# After 26 years of marriage wife wants out



## Oaport

Two years ago my wife told me she wanted out of our marriage. I was devastated, depressed. After me insisting she finally came clean and told me she had an affair for the past seven years….. Again I was devastated and even went into depression. I even tried to commit suicide (I was just trying to get her attention) ended up in a mental hospital for a week ( I was basically forced)….. After a couple months we were able to talk things through, I forgave her, we went through couples therapy for about a year an a half……. Fast forward to almost exactly 2 years to the day when she first broke up with me and she again wants out :-(
He reason: even tho we have a great relationship and almost never fought the past two years our financial status and definitely our lack of connection in the room makes her very unhappy. 
so after 26 years of marriage she just wants out….. is she cheating again? I think so. 
I’m not doing so good and is very hard to accept the fact that we are pretty much done
Advice pls


----------



## Mr Sad

I really feel for you as my wife left me completely out of the blue for my best friends older brother after 30 years of marriage together.
I think if it's over in your partners eyes there isn't much you can do as in my experience women can be very cold. They do say things get better with time but its a very long process if you've been married to someone for decades.

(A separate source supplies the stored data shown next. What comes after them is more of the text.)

Background: an optimization exercise with open tools, aiming at a short achievable clock period and few clock cycles. Do not read the settings as production practice.
Function was checked by simulation only, so behaviour that the tests miss may differ from the original.
Power and IR drop assume default switching activity.

<file path="design.v">
`timescale 1ns / 1ps
module rv32i_pc #(
    parameter int WIDTH = 32
) (
    input logic clk,
    rst,
    i_pc_sel,
    input logic [WIDTH-1:0] i_jump_target,
    output logic [WIDTH-1:0] o_pc, o_pc_plus_4
);
    assign o_pc_plus_4 = o_pc + 32'd4;
    always_ff @(posedge clk) begin
        if (rst) o_pc <= 32'd0;
        else o_pc <= (i_pc_sel) ? i_jump_target : o_pc_plus_4;
    end
endmodule
`timescale 1ns / 1ps
module rv32i_decoder (
    input logic [31:0] i_inst,
    output logic [4:0] o_rs1_addr,
    output logic [4:0] o_rs2_addr,
    output logic [4:0] o_rd_addr,
    output logic [31:0] o_imm,
    output logic [2:0] o_funct3,
    output logic [6:0] o_opcode,
    output logic [5-1:0] o_alu_op,
    output logic [5-1:0] o_branch_op
);
    logic [31:0] imm;
    logic [ 6:0] o_funct7;
    always_comb begin
        o_opcode   = i_inst[6:0];
        o_funct3   = i_inst[14:12];
        o_funct7   = i_inst[31:25];
        o_rs1_addr = i_inst[19:15];
        o_rs2_addr = i_inst[24:20];
        o_rd_addr  = i_inst[11:7];
    end
    always_comb begin
        unique case (o_opcode)
            7'b0110111, 7'b0010111: imm = {i_inst[31], i_inst[30:12], {12{1'b0}}};   
            7'b0010011, 7'b0000011, 7'b1100111:
            imm = {{21{i_inst[31]}}, i_inst[30:20]};   
            7'b0100011: imm = {{21{i_inst[31]}}, i_inst[30:25], i_inst[11:7]};   
            7'b1100011:
            imm = {{20{i_inst[31]}}, i_inst[7], i_inst[30:25], i_inst[11:8], 1'b0};   
            7'b1101111:
            imm = {{12{i_inst[31]}}, i_inst[19:12], i_inst[20], i_inst[30:21], 1'b0};   
            7'b1110011, 7'b0001111: imm = 0;
            default: imm = 0;
        endcase
    end
    assign o_imm = imm;
    always_comb begin
        unique case (o_opcode)
            7'b0110011, 7'b0010011: begin
                unique case (o_funct3)
                    3'b000:
                    o_alu_op = (o_funct7[5] && (o_opcode == 7'b0110011)) ? 5'd1 : 5'd0;
                    3'b001: o_alu_op = 5'd7;
                    3'b010: o_alu_op = 5'd2;
                    3'b011: o_alu_op = 5'd3;
                    3'b100: o_alu_op = 5'd4;
                    3'b101: o_alu_op = (o_funct7[5]) ? 5'd9 : 5'd8;
                    3'b110: o_alu_op = 5'd5;
                    3'b111: o_alu_op = 5'd6;
                    default: o_alu_op = 5'd0;   
                endcase
            end
            7'b0110111:   o_alu_op = 5'd16;   
            7'b0010111: o_alu_op = 5'd0;   
            default:       o_alu_op = 5'd0;   
        endcase
    end
    always_comb begin
        if (o_opcode == 7'b1100011) begin
            unique case (o_funct3)
                3'b000:  o_branch_op = 5'd10;
                3'b001: o_branch_op = 5'd11;
                3'b100:  o_branch_op = 5'd12;
                3'b101:  o_branch_op = 5'd13;
                3'b110: o_branch_op = 5'd14;
                3'b111: o_branch_op = 5'd15;
                default:     o_branch_op = 5'd0;   
            endcase
        end else o_branch_op = 'd0;   
    end
endmodule
`timescale 1ns / 1ps
module rv32i_cu (
    input logic [6:0] i_opcode,
    output logic o_reg_write_en,
    o_mem_write_en,
    o_mem_read_en,
    o_alu_src_a,
    o_do_branch,
    o_do_jump,
    output logic [1:0] o_wb_sel,
    output logic [1:0] o_alu_src_b
);
    always_comb begin : control_unit
        o_reg_write_en = 0;
        o_mem_write_en = 0;
        o_mem_read_en  = 0;
        o_do_branch    = 0;
        o_do_jump      = 0;
        o_wb_sel       = 2'b00;
        o_alu_src_a    = 1'b0;
        o_alu_src_b    = 2'b00;
        unique case (i_opcode)
            7'b0110011: begin
                o_alu_src_a    = 1'b0;
                o_alu_src_b    = 2'b00;
                o_reg_write_en = 1;
                o_wb_sel       = 2'b00;
            end
            7'b0010011: begin
                o_alu_src_a    = 1'b0;
                o_alu_src_b    = 2'b01;
                o_reg_write_en = 1;
                o_wb_sel       = 2'b00;
            end
            7'b1100011: begin
                o_alu_src_a    = 1'b1;
                o_alu_src_b    = 2'b01;
                o_do_branch    = 1;
            end
            7'b1101111: begin
                o_alu_src_a    = 1'b1;
                o_alu_src_b    = 2'b01;
                o_do_jump      = 1;
                o_reg_write_en = 1;
                o_wb_sel       = 2'b10;  
            end
            7'b1100111: begin
                o_alu_src_a    = 1'b0;
                o_alu_src_b    = 2'b01;
                o_do_jump      = 1;
                o_reg_write_en = 1;
                o_wb_sel       = 2'b10;  
            end
            7'b0110111: begin
                o_alu_src_b    = 2'b01;
                o_reg_write_en = 1;
                o_wb_sel       = 2'b00;  
            end
            7'b0010111: begin
                o_alu_src_a    = 1'b1;
                o_alu_src_b    = 2'b01;
                o_reg_write_en = 1;
                o_wb_sel       = 2'b00;  
            end
            7'b0100011: begin
                o_mem_write_en = 1;
                o_alu_src_a    = 1'b0;
                o_alu_src_b    = 2'b01;
            end
            7'b0000011: begin
                o_alu_src_a    = 1'b0;
                o_alu_src_b    = 2'b01;
                o_reg_write_en = 1;
                o_wb_sel       = 2'b01;  
            end
            default: begin
                o_reg_write_en = 0;
                o_mem_write_en = 0;
                o_mem_read_en  = 0;
                o_do_branch    = 0;
                o_do_jump      = 0;
                o_wb_sel       = 2'b00;  
                o_alu_src_a    = 1'b0;
                o_alu_src_b    = 2'b00;
            end
        endcase
    end
endmodule
`timescale 1ns / 1ps
module rv32i_basereg #(
    parameter int WIDTH = 32,
    parameter int ADDR_WIDTH = 5
) (
    input logic clk,
    rst,
    i_we,
    input logic [ADDR_WIDTH-1:0] i_rs1_addr,
    input logic [ADDR_WIDTH-1:0] i_rs2_addr,
    input logic [ADDR_WIDTH-1:0] i_rd_addr,
    input logic [WIDTH-1:0] i_rd_data,
    output logic [WIDTH-1:0] o_rs1_data,
    output logic [WIDTH-1:0] o_rs2_data
);
    logic [WIDTH-1:0] reg_file[0:31];   
    always_comb begin
        o_rs1_data  = reg_file[i_rs1_addr];
        o_rs2_data  = reg_file[i_rs2_addr];
    end
    always_ff @(posedge clk or posedge rst) begin
        if (rst) begin
            for (int i = 0; i < 32; i++) begin
                reg_file[i] <= 0;
            end
        end else if (i_we && i_rd_addr != 0) begin
            reg_file[i_rd_addr] <= i_rd_data;
        end
        reg_file[0] <= 0;  
    end
endmodule
`timescale 1ns / 1ps
module rv32i_alu #(
    parameter WIDTH = 32
) (
    output logic [WIDTH-1:0] o_result,
    input logic [5-1:0] i_alu_op,
    input logic i_alu_src_a,
    input logic [WIDTH-1:0] i_rs1_data,
    input logic [WIDTH-1:0] i_pc,
    input logic [1:0] i_alu_src_b,
    input logic [WIDTH-1:0] i_rs2_data,
    input logic [WIDTH-1:0] i_imm
);
    logic [WIDTH-1:0] rs1;
    logic [WIDTH-1:0] rs2;
    assign rs1 = (i_alu_src_a) ? i_pc : i_rs1_data;
    always_comb
        unique case (i_alu_src_b)
            2'b01: rs2 = i_imm;
            2'b10: rs2 = 32'd4;
            default:        rs2 = i_rs2_data;
        endcase
    logic [4:0] shamt;
    assign shamt = rs2[4:0];
    always_comb begin
        o_result      = 'd0;   
        unique case (i_alu_op)
            5'd0:  o_result = (rs1 + rs2);
            5'd1:  o_result = (rs1 - rs2);
            5'd7:  o_result = rs1 << shamt;
            5'd2:  o_result = {{WIDTH - 1{1'b0}}, ($signed(rs1) < $signed(rs2))};
            5'd3: o_result = {{WIDTH - 1{1'b0}}, (rs1 < rs2)};
            5'd4:  o_result = rs1 ^ rs2;
            5'd8:  o_result = (rs1 >> shamt);
            5'd9:  o_result = ($signed(rs1) >>> shamt);
            5'd5:   o_result = rs1 | rs2;
            5'd6:  o_result = rs1 & rs2;
            5'd16:  o_result = rs2;   
            default:   o_result = 0;   
        endcase
    end
endmodule
`timescale 1ns / 1ps
module rv32i_branch_unit #(
    parameter WIDTH = 32
) (
    output logic o_pc_sel,
    input logic [5-1:0] i_branch_op,
    input logic [WIDTH-1:0] i_rs1_data,
    input logic [WIDTH-1:0] i_rs2_data,
    input logic i_do_branch,
    i_do_jump
);
	logic o_take_branch;
    logic [WIDTH-1:0] rs1;
    logic [WIDTH-1:0] rs2;
    assign rs1 = i_rs1_data;
    assign rs2 = i_rs2_data;
    always_comb begin
        o_take_branch = 1'b0;   
        unique case (i_branch_op)
            5'd10:  o_take_branch = (rs1 == rs2);
            5'd11: o_take_branch = (rs1 != rs2);
            5'd12:  o_take_branch = ($signed(rs1) < $signed(rs2));
            5'd13:  o_take_branch = ($signed(rs1) >= $signed(rs2));
            5'd14: o_take_branch = (rs1 < rs2);
            5'd15: o_take_branch = (rs1 >= rs2);
            default:  o_take_branch = 1'b0;   
        endcase
    end
	assign o_pc_sel = (i_do_branch && o_take_branch) || i_do_jump;
endmodule
`timescale 1ns / 1ps
module rv32i_write_back_mux #(
    parameter WIDTH = 32
) (
    output logic [WIDTH-1:0] o_wb_data,
    input logic [WIDTH-1:0] i_alu_result,
    input logic [WIDTH-1:0] i_mem_data,
    input logic [WIDTH-1:0] i_pc_plus_4,
    input logic [1:0] i_wb_sel
    );
    always_comb begin
        unique case (i_wb_sel)
            2'b00: o_wb_data = i_alu_result;   
            2'b01: o_wb_data = i_mem_data;     
            2'b10:  o_wb_data = i_pc_plus_4;            
            default:     o_wb_data = 'd0;             
        endcase
    end
endmodule
`timescale 1ns / 1ps
module rv32i_data_mem #(
    parameter int WIDTH = 32,
    parameter int ADDR_WIDTH = 32
) (
    input logic i_dm_we,
    input logic [ADDR_WIDTH-1:0] i_dm_addr,
    input logic [WIDTH-1:0] i_dm_data_in,
    input logic [2:0] i_dm_func3,   
    output logic [WIDTH-1:0] o_dm_data_out,
    input logic [WIDTH-1:0] i_mem_rdata,    
    output logic [WIDTH-1:0] o_mem_wdata,
    output logic [3:0] o_mem_wmask
);
    logic [WIDTH-1:0] LOAD_w;
    logic [15:0] LOAD_hw;
    logic [7:0] LOAD_b;
    logic LOAD_sign;
    always_comb begin
        LOAD_w = i_mem_rdata;   
        LOAD_hw = i_dm_addr[1] ? LOAD_w[31:16] : LOAD_w[15:0];
        LOAD_b = i_dm_addr[0] ? LOAD_hw[15:8] : LOAD_hw[7:0];
        LOAD_sign = !i_dm_func3[2] ? (i_dm_func3[0] ? LOAD_hw[15] : LOAD_b[7]) : 1'b0;
        unique case (i_dm_func3)
            3'b000, 3'b100:
            o_dm_data_out = {{24{LOAD_sign}}, LOAD_b};   
            3'b001, 3'b101:
            o_dm_data_out = {{16{LOAD_sign}}, LOAD_hw};   
            3'b010: o_dm_data_out = LOAD_w;   
            default: o_dm_data_out = '0;   
        endcase
    end
    always_comb begin
        o_mem_wmask = 4'b0000;
        o_mem_wdata = i_dm_data_in;
        if (i_dm_we) begin
            unique case (i_dm_func3)
                3'b010: o_mem_wmask = 4'b1111;   
                3'b001: begin   
                    o_mem_wmask = i_dm_addr[1] ? 4'b1100 : 4'b0011;
                    o_mem_wdata = {2{i_dm_data_in[15:0]}};
                end
                3'b000: begin   
                    o_mem_wmask = 4'b0001 << i_dm_addr[1:0];
                    o_mem_wdata = {4{i_dm_data_in[7:0]}};
                end
                default: ;
            endcase
        end
    end
endmodule
`timescale 1ns / 1ps
module rv32i_core (
    input logic clk,
    rst,
    output logic [31:0] imem_addr,
    input logic [31:0] imem_rdata,
    output logic [31:0] dmem_addr,
    input logic [31:0] dmem_rdata,
    output logic [31:0] dmem_wdata,
    output logic [3:0] dmem_wmask
);
    localparam WIDTH = 32;
    logic [WIDTH-1:0] alu_result;
    logic pc_sel;
    logic [WIDTH-1:0] pc, pc_plus_4;
    rv32i_pc #(
        .WIDTH(WIDTH)
    ) pc_unit (
        .clk(clk),
        .rst(rst),
        .i_jump_target(alu_result),   
        .o_pc(pc),
        .o_pc_plus_4(pc_plus_4),
        .i_pc_sel(pc_sel)   
    );
    logic [WIDTH-1:0] inst;
    assign imem_addr = pc;
    assign inst = imem_rdata;
    logic [4:0] rs1_addr;
    logic [4:0] rs2_addr;
    logic [4:0] rd_addr;
    logic [31:0] imm;
    logic [2:0] funct3;
    logic [6:0] opcode;
    logic [5-1:0] alu_op, branch_op;
    rv32i_decoder decoder (
        .i_inst(inst),
        .o_rs1_addr(rs1_addr),
        .o_rs2_addr(rs2_addr),
        .o_rd_addr(rd_addr),
        .o_imm(imm),
        .o_funct3(funct3),
        .o_opcode(opcode),
        .o_alu_op(alu_op),
        .o_branch_op(branch_op)
    );
    logic reg_write_en;
    logic mem_write_en;
    logic mem_read_en;
    logic alu_src_a;
    logic do_branch, do_jump;
    logic [1:0] alu_src_b, wb_sel;
    rv32i_cu control_unit (
        .i_opcode(opcode),
        .o_reg_write_en(reg_write_en),
        .o_mem_write_en(mem_write_en),
        .o_mem_read_en(mem_read_en),
        .o_alu_src_a(alu_src_a),
        .o_alu_src_b(alu_src_b),
        .o_do_branch(do_branch),
        .o_do_jump(do_jump),
        .o_wb_sel(wb_sel)
    );
    logic [WIDTH-1:0] rs1_data;
    logic [WIDTH-1:0] rs2_data;
    logic [WIDTH-1:0] rd_data;
    rv32i_basereg #(
        .WIDTH(WIDTH)
    ) reg_file (
        .clk(clk),
        .rst(rst),
        .i_we(reg_write_en),
        .i_rs1_addr(rs1_addr),
        .i_rs2_addr(rs2_addr),
        .i_rd_addr(rd_addr),
        .i_rd_data(rd_data),
        .o_rs1_data(rs1_data),
        .o_rs2_data(rs2_data)
    );
    rv32i_alu #(
        .WIDTH(WIDTH)
    ) alu (
        .o_result(alu_result),
        .i_alu_op(alu_op),
        .i_alu_src_a(alu_src_a),
        .i_rs1_data(rs1_data),
        .i_pc(pc),
        .i_alu_src_b(alu_src_b),
        .i_rs2_data(rs2_data),
        .i_imm(imm)
    );
    rv32i_branch_unit #(
        .WIDTH(WIDTH)
    ) branch_unit (
        .o_pc_sel(pc_sel),
        .i_branch_op(branch_op),
        .i_rs1_data(rs1_data),
        .i_rs2_data(rs2_data),
        .i_do_branch(do_branch),
        .i_do_jump(do_jump)
    );
    logic [WIDTH-1:0] dm_data_out;
    rv32i_data_mem #(
        .WIDTH(WIDTH)
    ) data_mem (
        .i_dm_we(mem_write_en),
        .i_dm_addr(alu_result),
        .i_dm_data_in(rs2_data),
        .i_dm_func3(funct3),
        .o_dm_data_out(dm_data_out),
        .i_mem_rdata(dmem_rdata),
        .o_mem_wdata(dmem_wdata),
        .o_mem_wmask(dmem_wmask)
    );
    assign dmem_addr = alu_result;
    rv32i_write_back_mux #(
        .WIDTH(WIDTH)
    ) wb_mux (
        .o_wb_data(rd_data),
        .i_alu_result(alu_result),
        .i_mem_data(dm_data_out),
        .i_pc_plus_4(pc_plus_4),  
        .i_wb_sel(wb_sel)
    );
endmodule
</file>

I've been separated for almost 2 years now and even though i'm with someone new think about my ex wife everyday but hopefully in time things will get easier for you but be prepared for it to take a long time.


----------



## jlg07

It sounds like other than MC, she had NO repercussions to cheating on you.
She cheated on you for almost 1/3 of your marriage -- so really, what are you trying to save?
I'd say do the 180, work on yourself, and divorce her. YOU are worth more than settling for a cheater.


----------